All error bars represent SD, n=3. a, Plot depicting changes in BRD4-associated proteins in SUM159 and SUM159R cells following JQ1 treatment based on SILAC RIME. The axes represent log10 of fold change (FC). b, Immunoblot analysis of BRD4 immunoprecipitates and total cell lysates in SUM159 and SUM159R cells. For gel source data, see Supplementary Figure 1. c, Cellular viability of SUM159 and SUM159R cells expressing exogenous WT, BDmut, 7A and 7D mutant BRD4 with concomitant knock-down of endogenous BRD4. d, e, Sensitivity of SUM159 (d) and SUM159R (e) cells expressing exogenous WT or BDmut BRD4 to JQ1 with concomitant knock-down of endogenous BRD4.

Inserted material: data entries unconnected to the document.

This is an optimization exercise on Yosys and OpenROAD, whose aim is small area, a short achievable clock period and few clock cycles, not a production implementation.
At most, simulation tests tie the RTL to the original design; equivalence was not proved.
Power and IR drop assume default switching activity.

==> v3 <==
==> flow/design.v <==
`timescale 1ns / 1ps
module RegisterFile(reset, clk, we, wa, wd, nra1, nra2, rd1, rd2);
    input reset;
    input clk;
    input we;
    input [4:0] wa;
    input [31:0] wd;
    input [4:0] nra1;        
    input [4:0] nra2;
    output [31:0] rd1;
    output [31:0] rd2;
    reg [31:0] data [1:31];
    reg [31:1] valid;
    integer i;
    always @(posedge clk) begin
        for (i = 1; i < 32; i = i + 1)
            if (we && wa == i) data[i] <= wd;
    end
    always @(posedge clk or posedge reset) begin
        if (reset)
            valid <= 31'b0;
        else
            for (i = 1; i < 32; i = i + 1)
                if (we && wa == i) valid[i] <= 1'b1;
    end
    reg [31:1] s1, s2;
    always @(posedge clk) begin
        for (i = 1; i < 32; i = i + 1) begin
            s1[i] <= (nra1 == i) & (valid[i] | (we && wa == i));
            s2[i] <= (nra2 == i) & (valid[i] | (we && wa == i));
        end
    end
    genvar b, g;
    generate
        for (b = 0; b < 32; b = b + 1) begin : BIT
            wire [9:0] n1, n2;
            for (g = 0; g < 10; g = g + 1) begin : GRP
                wire [2:0] d = {data[3*g+3][b], data[3*g+2][b], data[3*g+1][b]};
                RdSel3 u1(.s(s1[3*g+3:3*g+1]), .d(d), .yn(n1[g]));
                RdSel3 u2(.s(s2[3*g+3:3*g+1]), .d(d), .yn(n2[g]));
            end
            assign rd1[b] = ~&n1 | (s1[31] & data[31][b]);
            assign rd2[b] = ~&n2 | (s2[31] & data[31][b]);
        end
    endgenerate
endmodule
module RdSel3(s, d, yn);
    input [2:0] s;
    input [2:0] d;
    output yn;
    assign yn = ~|(s & d);
endmodule
`timescale 1ns / 1ps
module ALU(a, b, sub, sltu, sel_slt, sel_logic, lop, sel_shift, shamt, sfn, oth, sum);
    input [31:0] a;
    input [31:0] b;
    input sub;
    input sltu;
    input sel_slt;
    input sel_logic;
    input [1:0] lop;         
    input sel_shift;
    input [4:0] shamt;
    input [1:0] sfn;         
    output [31:0] oth;
    output [31:0] sum;
    wire [33:0] s = {1'b0, a, 1'b1} + {1'b0, b, sub};
    assign sum = s[32:1];
    wire lt = sltu ? ~s[33] : ((a[31] == b[31]) ? a[31] : s[32]);
    reg [31:0] lg;
    always @(*) begin
        case (lop)
            2'b00: lg = a & b;
            2'b01: lg = a | b;
            2'b10: lg = a ^ b;
            default: lg = ~(a | b);
        endcase
    end
    wire [31:0] sh;
    Shifter SH1(.x(b), .n(shamt), .left(~sfn[1]), .arith(sfn[0]), .y(sh));
    assign oth = sel_slt ? {31'h0, lt} : sel_logic ? lg : sh;
endmodule
module Shifter(x, n, left, arith, y);
    input [31:0] x;
    input [4:0] n;
    input left;
    input arith;
    output [31:0] y;
    function [31:0] rev(input [31:0] v);
        integer k;
        for (k = 0; k < 32; k = k + 1) rev[k] = v[31 - k];
    endfunction
    wire [31:0] xi = left ? rev(x) : x;
    wire fill = arith & x[31];
    wire [63:0] ext = {{32{fill}}, xi};
    wire [31:0] r = ext >> n;
    assign y = left ? rev(r) : r;
endmodule
`timescale 1ns / 1ps
module MultiCycleCPU (reset, clk, mem_addr, mem_wdata, mem_we, mem_rdata);
    input reset;
    input clk;
    output [31:0] mem_addr;
    output [31:0] mem_wdata;
    output mem_we;
    input [31:0] mem_rdata;
    reg  [29:0] fpc;          
    reg  [31:0] ir;           
    reg         dv;           
    reg  [29:0] dpc4;         
    reg  [31:0] ir2;          
    reg         dv2;
    reg         d_jpend;      
    reg         ev;           
    reg  [31:0] e_a, e_b;     
    reg  [31:0] e_sd;         
    reg  [29:0] e_bt;         
    reg  [4:0]  e_wa;         
    reg         e_lw, e_sw, e_beq;
    reg         e_sub, e_sltu, e_slt, e_logic, e_shift;
    reg  [1:0]  e_lop, e_sfn;
    reg  [4:0]  e_sh;
    reg         ld_cyc;       
    reg         st_cyc;       
    reg  [31:0] addr_q;       
    reg  [4:0]  ldrt_q;       
    wire        m_cyc = ld_cyc | st_cyc;
    wire [5:0] op = ir[31:26];
    wire [4:0] rs = ir[25:21];
    wire [4:0] rt = ir[20:16];
    wire [4:0] rd = ir[15:11];
    wire [5:0] fn = ir[5:0];
    wire d_rtype = ~op[5] & ~op[3] & ~op[2] & ~op[1];       
    wire d_jump  = ~op[5] & ~op[3] & op[1];                 
    wire d_jal   = d_jump & op[0];                          
    wire d_beq   = ~op[5] & ~op[3] & op[2];                 
    wire d_itype = ~op[5] & op[3];                          
    wire d_lw    = op[5] & ~op[3];                          
    wire d_sw    = op[5] & op[3];                           
    wire d_jr    = d_rtype & ~fn[5] & fn[3];                
    wire d_fe    = rs == rt;                                
    wire r_alu   = d_rtype & fn[5];
    wire i_lui   = d_itype & op[2] & op[1];
    wire i_andi  = d_itype & op[2] & ~op[1];
    wire i_slt   = d_itype & ~op[2] & op[1];
    wire [4:0] d_wa = d_rtype ? rd : d_jal ? 5'd31 : (d_itype | d_lw) ? rt : 5'd0;
    wire [31:0] ra, rb;
    wire [31:0] e_sum, e_oth;
    reg         e_is_sum;
    wire        rf_we = ld_cyc | (ev & ~e_lw);
    wire [4:0]  rf_wa = ld_cyc ? ldrt_q : e_wa;
    wire [31:0] rf_wd = (~ld_cyc & e_is_sum) ? e_sum : (ld_cyc ? mem_rdata : e_oth);
    wire e_taken    = ev & e_beq & (e_a == e_b);              
    wire e_mem      = ev & (e_lw | e_sw);                     
    wire fe_a, fm_a;
    wire jr_wait    = d_jr & fe_a;
    wire d_adv      = dv & ~e_taken & ~e_mem & ~jr_wait;
    wire d_redirect = d_adv & (d_jr | (d_beq & d_fe) | (d_jump & d_jpend));
    wire fetch_ok   = ~m_cyc & ~e_taken & ~d_redirect & ~(dv & jr_wait);
    wire f_jump     = mem_rdata[31:27] == 5'b00001;           
    wire [31:0] nir = (d_adv | ~dv) ? (dv2 ? ir2 : mem_rdata) : ir;
    RegisterFile RF1(.reset(reset), .clk(clk), .we(rf_we), .wa(rf_wa), .wd(rf_wd),
                     .nra1(nir[25:21]), .nra2(nir[20:16]), .rd1(ra), .rd2(rb));
    assign fe_a = ev & ~e_lw & (e_wa == rs) & (rs != 5'd0);
    wire   fe_b = ev & ~e_lw & (e_wa == rt) & (rt != 5'd0);
    assign fm_a = ld_cyc & (ldrt_q == rs) & (rs != 5'd0);
    wire fm_b = ld_cyc & (ldrt_q == rt) & (rt != 5'd0);
    wire [31:0] a_fwd = (fe_a & e_is_sum) ? e_sum : fe_a ? e_oth : fm_a ? mem_rdata : ra;
    wire [31:0] b_fwd = (fe_b & e_is_sum) ? e_sum : fe_b ? e_oth : fm_b ? mem_rdata : rb;
    wire        d_sub = (r_alu & fn[1] & ~fn[2]) | (r_alu & fn[3]) | i_slt;
    wire [31:0] simm = {{16{ir[15]}}, ir[15:0]};
    wire [31:0] imm  = i_lui ? {ir[15:0], 16'h0000} : i_andi ? {16'h0000, ir[15:0]} : simm;
    wire [29:0] d_bt = dpc4 + simm[29:0];
    wire [29:0] fpc1 = fpc + 30'h1;
    wire [31:0] jr_t = fm_a ? mem_rdata : ra;
    wire        f_jmp_now = fetch_ok & f_jump & (d_adv | ~dv);
    reg  [29:0] fpc_n;
    always @(*) begin
        if (e_taken)
            fpc_n = e_bt;
        else if (d_redirect)
            fpc_n = d_jr ? jr_t[31:2] : d_jump ? {dpc4[29:26], ir[25:0]} : d_bt;
        else if (fetch_ok)
            fpc_n = f_jmp_now ? {fpc[29:26], mem_rdata[25:0]} : fpc1;
        else
            fpc_n = fpc;
    end
    always @(posedge clk or posedge reset) begin
        if (reset) begin
            fpc    <= 30'h0;
            addr_q <= 32'h0;
        end else begin
            fpc    <= fpc_n;
            addr_q <= e_mem ? e_sum : {fpc_n, 2'b00};
        end
    end
    always @(posedge clk or posedge reset) begin
        if (reset) begin
            dv  <= 1'b0;
            dv2 <= 1'b0;
        end else if (e_taken | d_redirect) begin
            dv  <= 1'b0;
            dv2 <= 1'b0;
        end else if (d_adv) begin
            dv  <= dv2 | fetch_ok;
            dv2 <= 1'b0;
        end else if (dv) begin
            dv2 <= dv2 | fetch_ok;
        end else begin
            dv  <= fetch_ok;
        end
    end
    always @(posedge clk) begin
        if (d_adv | ~dv) begin
            ir      <= dv2 ? ir2 : mem_rdata;
            dpc4    <= dv2 ? fpc : fpc1;
            d_jpend <= dv2;
        end
        if (~dv2)
            ir2 <= mem_rdata;
    end
    always @(posedge clk or posedge reset) begin
        if (reset)
            ev <= 1'b0;
        else
            ev <= d_adv;
    end
    always @(posedge clk) begin
        if (d_adv)
            e_sd <= b_fwd;
    end
    always @(posedge clk) begin
        e_a     <= (d_jal | d_jr) ? 32'h0 : a_fwd;
        e_b     <= ((d_rtype & ~d_jr) | d_beq ? b_fwd :
                    (d_jal | d_jr) ? {dpc4, 2'b00} : imm) ^ {32{d_sub}};
        e_bt    <= d_bt;
        e_wa    <= d_wa;
        e_lw    <= d_lw;
        e_sw    <= d_sw;
        e_beq   <= d_beq & ~d_fe;
        e_sub   <= d_sub;
        e_is_sum <= ~((r_alu & fn[3]) | i_slt | (r_alu & fn[2] & ~fn[3]) | i_andi |
                      (d_rtype & ~fn[5] & ~fn[3]));
        e_sltu  <= d_rtype ? fn[0] : op[0];
        e_slt   <= (r_alu & fn[3]) | i_slt;
        e_logic <= (r_alu & fn[2] & ~fn[3]) | i_andi;
        e_lop   <= d_rtype ? fn[1:0] : 2'b00;
        e_shift <= d_rtype & ~fn[5] & ~fn[3];
        e_sfn   <= fn[1:0];
        e_sh    <= ir[10:6];
    end
    ALU ALU1(.a(e_a), .b(e_b), .sub(e_sub), .sltu(e_sltu),
             .sel_slt(e_slt), .sel_logic(e_logic), .lop(e_lop),
             .sel_shift(e_shift), .shamt(e_sh), .sfn(e_sfn),
             .oth(e_oth), .sum(e_sum));
    always @(posedge clk or posedge reset) begin
        if (reset) begin
            ld_cyc <= 1'b0;
            st_cyc <= 1'b0;
        end else begin
            ld_cyc <= ev & e_lw;
            st_cyc <= ev & e_sw;
        end
    end
    always @(posedge clk) begin
        ldrt_q <= e_wa;
    end
    assign mem_addr  = addr_q;
    assign mem_wdata = e_sd;
    assign mem_we    = st_cyc;
endmodule
==> flow/flow/run.sh <==
#!/bin/bash
# Standard synthesis, then the standard layout steps with a larger setup
# margin for the timing repair (the constraints are unchanged).
set -euo pipefail
bash standard.sh synth > synth.log 2>&1
bash standard.sh SETUP_SLACK_MARGIN=7 finish > layout.log 2>&1
==> flow/standard.sh <==
#!/bin/bash
# synth_recipe.tcl (not shown) runs the flow's synth.tcl, then flattens the netlist and writes it again
# the make line also repeats each setting of config.mk as NAME=value (left out here)
make -C /OpenROAD-flow-scripts/flow DESIGN_CONFIG=/design/flow/config.mk WORK_HOME=/design/flow/orfs CLKGATE_MAP_FILE= SYNTH_SCRIPT=/design/flow/synth_recipe.tcl "${@:-finish}"
==> flow/config.mk <==
export PLATFORM = sky130hd
export DESIGN_NAME = MultiCycleCPU
export DESIGN_NICKNAME = MultiCycleCPU
export VERILOG_FILES = /design/flow/design.v
export SDC_FILE = /design/flow/constraint.sdc
export NUM_CORES = 8
export LEC_CHECK = 0
export CAP_MARGIN = 20
export CORE_MARGIN = 2
export CORE_UTILIZATION = 40
export SETUP_SLACK_MARGIN = 5
export SLEW_MARGIN = 20
export SYNTH_HIERARCHICAL = 1
export SYNTH_MINIMUM_KEEP_SIZE = 0
export TNS_END_PERCENT = 5
==> flow/constraint.sdc <==
create_clock -name core_clock -period 9.5 [get_ports {clk}]
set_input_delay 1.9000 -clock core_clock [delete_from_list [all_inputs] [get_ports {clk}]]
set_output_delay 1.9000 -clock core_clock [all_outputs]
set_load 0.01 [all_outputs]
==> inputs of v32, as changes to v3 <==
--- a/flow/design.v
+++ b/flow/design.v
@@ -149,7 +149,9 @@
     reg         e_is_sum;
     wire        rf_we = ld_cyc | (ev & ~e_lw);
     wire [4:0]  rf_wa = ld_cyc ? ldrt_q : e_wa;
-    wire [31:0] rf_wd = (~ld_cyc & e_is_sum) ? e_sum : (ld_cyc ? mem_rdata : e_oth);
+    wire [31:0] rf_wd = ({32{~ld_cyc & e_is_sum}} & e_sum) |
+                        ({32{~ld_cyc & ~e_is_sum}} & e_oth) |
+                        ({32{ld_cyc}} & mem_rdata);
     wire e_taken    = ev & e_beq & (e_a == e_b);              
     wire e_mem      = ev & (e_lw | e_sw);                     
     wire fe_a, fm_a;
@@ -165,33 +167,47 @@
     wire   fe_b = ev & ~e_lw & (e_wa == rt) & (rt != 5'd0);
     assign fm_a = ld_cyc & (ldrt_q == rs) & (rs != 5'd0);
     wire fm_b = ld_cyc & (ldrt_q == rt) & (rt != 5'd0);
-    wire [31:0] a_fwd = (fe_a & e_is_sum) ? e_sum : fe_a ? e_oth : fm_a ? mem_rdata : ra;
     wire [31:0] b_fwd = (fe_b & e_is_sum) ? e_sum : fe_b ? e_oth : fm_b ? mem_rdata : rb;
     wire        d_sub = (r_alu & fn[1] & ~fn[2]) | (r_alu & fn[3]) | i_slt;
     wire [31:0] simm = {{16{ir[15]}}, ir[15:0]};
     wire [31:0] imm  = i_lui ? {ir[15:0], 16'h0000} : i_andi ? {16'h0000, ir[15:0]} : simm;
     wire [29:0] d_bt = dpc4 + simm[29:0];
+    wire        a_zero = d_jal | d_jr;            
+    wire        use_rb = (d_rtype & ~d_jr) | d_beq;
+    wire [31:0] kb     = a_zero ? {dpc4, 2'b00} : imm;
+    wire [31:0] e_a_n  = ({32{~a_zero & fe_a & e_is_sum}} & e_sum) |
+                         ({32{~a_zero & fe_a & ~e_is_sum}} & e_oth) |
+                         ({32{~a_zero & ~fe_a & fm_a}} & mem_rdata) |
+                         ({32{~a_zero & ~fe_a & ~fm_a}} & ra);
+    wire [31:0] e_b_n  = (({32{use_rb & fe_b & e_is_sum}} & e_sum) |
+                          ({32{use_rb & fe_b & ~e_is_sum}} & e_oth) |
+                          ({32{use_rb & ~fe_b & fm_b}} & mem_rdata) |
+                          ({32{use_rb & ~fe_b & ~fm_b}} & rb) |
+                          ({32{~use_rb}} & kb)) ^ {32{d_sub}};
     wire [29:0] fpc1 = fpc + 30'h1;
     wire [31:0] jr_t = fm_a ? mem_rdata : ra;
     wire        f_jmp_now = fetch_ok & f_jump & (d_adv | ~dv);
-    reg  [29:0] fpc_n;
+    wire [29:0] f_jt = {fpc[29:26], mem_rdata[25:0]};
+    reg  [29:0] fpc_b;
     always @(*) begin
         if (e_taken)
-            fpc_n = e_bt;
+            fpc_b = e_bt;
         else if (d_redirect)
-            fpc_n = d_jr ? jr_t[31:2] : d_jump ? {dpc4[29:26], ir[25:0]} : d_bt;
+            fpc_b = d_jr ? jr_t[31:2] : d_jump ? {dpc4[29:26], ir[25:0]} : d_bt;
         else if (fetch_ok)
-            fpc_n = f_jmp_now ? {fpc[29:26], mem_rdata[25:0]} : fpc1;
+            fpc_b = fpc1;
         else
-            fpc_n = fpc;
-    end
+            fpc_b = fpc;
+    end
+    wire [29:0] fpc_n = f_jmp_now ? f_jt : fpc_b;
     always @(posedge clk or posedge reset) begin
         if (reset) begin
             fpc    <= 30'h0;
             addr_q <= 32'h0;
         end else begin
             fpc    <= fpc_n;
-            addr_q <= e_mem ? e_sum : {fpc_n, 2'b00};
+            addr_q <= (f_jmp_now & ~e_mem) ? {f_jt, 2'b00} :
+                      e_mem ? e_sum : {fpc_b, 2'b00};
         end
     end
     always @(posedge clk or posedge reset) begin
@@ -230,9 +246,8 @@
             e_sd <= b_fwd;
     end
     always @(posedge clk) begin
-        e_a     <= (d_jal | d_jr) ? 32'h0 : a_fwd;
-        e_b     <= ((d_rtype & ~d_jr) | d_beq ? b_fwd :
-                    (d_jal | d_jr) ? {dpc4, 2'b00} : imm) ^ {32{d_sub}};
+        e_a     <= e_a_n;
+        e_b     <= e_b_n;
         e_bt    <= d_bt;
         e_wa    <= d_wa;
         e_lw    <= d_lw;
==> flow/flow/run.sh (replaced) <==
#!/bin/bash
# Standard synthesis, then the standard layout steps with a larger setup
# margin for the timing repair, sizing not limited to the cell footprint,
# and buf_2 port buffers. The constraints are unchanged.
set -euo pipefail
bash standard.sh synth > synth.log 2>&1
bash standard.sh SETUP_SLACK_MARGIN=7 "MATCH_CELL_FOOTPRINT=" \
    "BUFFER_PORTS_ARGS=-buffer_cell sky130_fd_sc_hd__buf_2" finish > layout.log 2>&1
- CTS_CLUSTER_DIAMETER: unset -> 110
- CTS_CLUSTER_SIZE: unset -> 26
- TNS_END_PERCENT: 5 -> 0
==> inputs of v12, as changes to v3 <==
--- a/flow/design.v
+++ b/flow/design.v
@@ -149,7 +149,9 @@
     reg         e_is_sum;
     wire        rf_we = ld_cyc | (ev & ~e_lw);
     wire [4:0]  rf_wa = ld_cyc ? ldrt_q : e_wa;
-    wire [31:0] rf_wd = (~ld_cyc & e_is_sum) ? e_sum : (ld_cyc ? mem_rdata : e_oth);
+    wire [31:0] rf_wd = ({32{~ld_cyc & e_is_sum}} & e_sum) |
+                        ({32{~ld_cyc & ~e_is_sum}} & e_oth) |
+                        ({32{ld_cyc}} & mem_rdata);
     wire e_taken    = ev & e_beq & (e_a == e_b);              
     wire e_mem      = ev & (e_lw | e_sw);                     
     wire fe_a, fm_a;
@@ -165,33 +167,47 @@
     wire   fe_b = ev & ~e_lw & (e_wa == rt) & (rt != 5'd0);
     assign fm_a = ld_cyc & (ldrt_q == rs) & (rs != 5'd0);
     wire fm_b = ld_cyc & (ldrt_q == rt) & (rt != 5'd0);
-    wire [31:0] a_fwd = (fe_a & e_is_sum) ? e_sum : fe_a ? e_oth : fm_a ? mem_rdata : ra;
     wire [31:0] b_fwd = (fe_b & e_is_sum) ? e_sum : fe_b ? e_oth : fm_b ? mem_rdata : rb;
     wire        d_sub = (r_alu & fn[1] & ~fn[2]) | (r_alu & fn[3]) | i_slt;
     wire [31:0] simm = {{16{ir[15]}}, ir[15:0]};
     wire [31:0] imm  = i_lui ? {ir[15:0], 16'h0000} : i_andi ? {16'h0000, ir[15:0]} : simm;
     wire [29:0] d_bt = dpc4 + simm[29:0];
+    wire        a_zero = d_jal | d_jr;            
+    wire        use_rb = (d_rtype & ~d_jr) | d_beq;
+    wire [31:0] kb     = a_zero ? {dpc4, 2'b00} : imm;
+    wire [31:0] e_a_n  = ({32{~a_zero & fe_a & e_is_sum}} & e_sum) |
+                         ({32{~a_zero & fe_a & ~e_is_sum}} & e_oth) |
+                         ({32{~a_zero & ~fe_a & fm_a}} & mem_rdata) |
+                         ({32{~a_zero & ~fe_a & ~fm_a}} & ra);
+    wire [31:0] e_b_n  = (({32{use_rb & fe_b & e_is_sum}} & e_sum) |
+                          ({32{use_rb & fe_b & ~e_is_sum}} & e_oth) |
+                          ({32{use_rb & ~fe_b & fm_b}} & mem_rdata) |
+                          ({32{use_rb & ~fe_b & ~fm_b}} & rb) |
+                          ({32{~use_rb}} & kb)) ^ {32{d_sub}};
     wire [29:0] fpc1 = fpc + 30'h1;
     wire [31:0] jr_t = fm_a ? mem_rdata : ra;
     wire        f_jmp_now = fetch_ok & f_jump & (d_adv | ~dv);
-    reg  [29:0] fpc_n;
+    wire [29:0] f_jt = {fpc[29:26], mem_rdata[25:0]};
+    reg  [29:0] fpc_b;
     always @(*) begin
         if (e_taken)
-            fpc_n = e_bt;
+            fpc_b = e_bt;
         else if (d_redirect)
-            fpc_n = d_jr ? jr_t[31:2] : d_jump ? {dpc4[29:26], ir[25:0]} : d_bt;
+            fpc_b = d_jr ? jr_t[31:2] : d_jump ? {dpc4[29:26], ir[25:0]} : d_bt;
         else if (fetch_ok)
-            fpc_n = f_jmp_now ? {fpc[29:26], mem_rdata[25:0]} : fpc1;
+            fpc_b = fpc1;
         else
-            fpc_n = fpc;
-    end
+            fpc_b = fpc;
+    end
+    wire [29:0] fpc_n = f_jmp_now ? f_jt : fpc_b;
     always @(posedge clk or posedge reset) begin
         if (reset) begin
             fpc    <= 30'h0;
             addr_q <= 32'h0;
         end else begin
             fpc    <= fpc_n;
-            addr_q <= e_mem ? e_sum : {fpc_n, 2'b00};
+            addr_q <= (f_jmp_now & ~e_mem) ? {f_jt, 2'b00} :
+                      e_mem ? e_sum : {fpc_b, 2'b00};
         end
     end
     always @(posedge clk or posedge reset) begin
@@ -230,9 +246,8 @@
             e_sd <= b_fwd;
     end
     always @(posedge clk) begin
-        e_a     <= (d_jal | d_jr) ? 32'h0 : a_fwd;
-        e_b     <= ((d_rtype & ~d_jr) | d_beq ? b_fwd :
-                    (d_jal | d_jr) ? {dpc4, 2'b00} : imm) ^ {32{d_sub}};
+        e_a     <= e_a_n;
+        e_b     <= e_b_n;
         e_bt    <= d_bt;
         e_wa    <= d_wa;
         e_lw    <= d_lw;
==> flow/flow/run.sh (replaced) <==
#!/bin/bash
# Standard synthesis, then the standard layout steps with a larger setup
# margin for the timing repair, sizing not limited to the cell footprint,
# and buf_2 port buffers. The constraints are unchanged.
set -euo pipefail
bash standard.sh synth > synth.log 2>&1
bash standard.sh SETUP_SLACK_MARGIN=6.5 "MATCH_CELL_FOOTPRINT=" \
    "BUFFER_PORTS_ARGS=-buffer_cell sky130_fd_sc_hd__buf_2" finish > layout.log 2>&1
- CTS_CLUSTER_DIAMETER: unset -> 100
- CTS_CLUSTER_SIZE: unset -> 22
- TNS_END_PERCENT: 5 -> 0
==> notes <==
v32 produced a clean layout. v12 completed without violations. v3 completed with no timing, DRC or antenna violations. The lowest cell count belongs to v12, the highest to v3. The lowest setup slack belongs to v12, the highest to v32. In v3 the hold slack is lower than in v32, by 0.0061 ns. Die area is the same in v12 and v32. In v12 the synthesized cell count is smaller than in v3, by about 0.5%. Of v12 and v3, v12 has the higher clock skew (gap 0.028 ns). Core utilization, lowest first: v12, v32, v3. Power, lowest first: v12, v32, v3. In v12 the register-to-register slack is worse than in v32, by 0.06 ns. Combinational power, highest first: v3, v32, v12.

Figure 4. Regulation and relevance of BRD4 phosphorylation

All error bars represent SD, n=3. a, Immunoblot for the indicated proteins following JQ1 treatment. b, Immunoblot for the indicated proteins after knock-down of PP2A A or C or both subunits. c, Viable cell numbers of JQ1-treated control and shPP2A-C expressing SUM149 cells. d, Immunoblot of pBRD4 and BRD4 in SUM159R cells following phenothiazine (PTZ) treatment. e, Viable cell numbers of SUM159R cells treated with JQ1, phenothiazine or both compounds. f,g Immunoblot of BRD4 immunoprecipitates and total cell lysates of SUM159R cells after 3hrs treatment with JQ1 and CK2i (f) and JQ1 and PTZ (g). h, Immunoblot of FLAG-BRD4 (WT or mutant) immunoprecipitates and total cell lysates after 3hrs treatment with JQ1. i, JQ1 sensitivity of SUM159 and SUM159R cells expressing exogenous WT or mutant (7A, 7D) BRD4. For gel source data, see Supplementary Figure 1.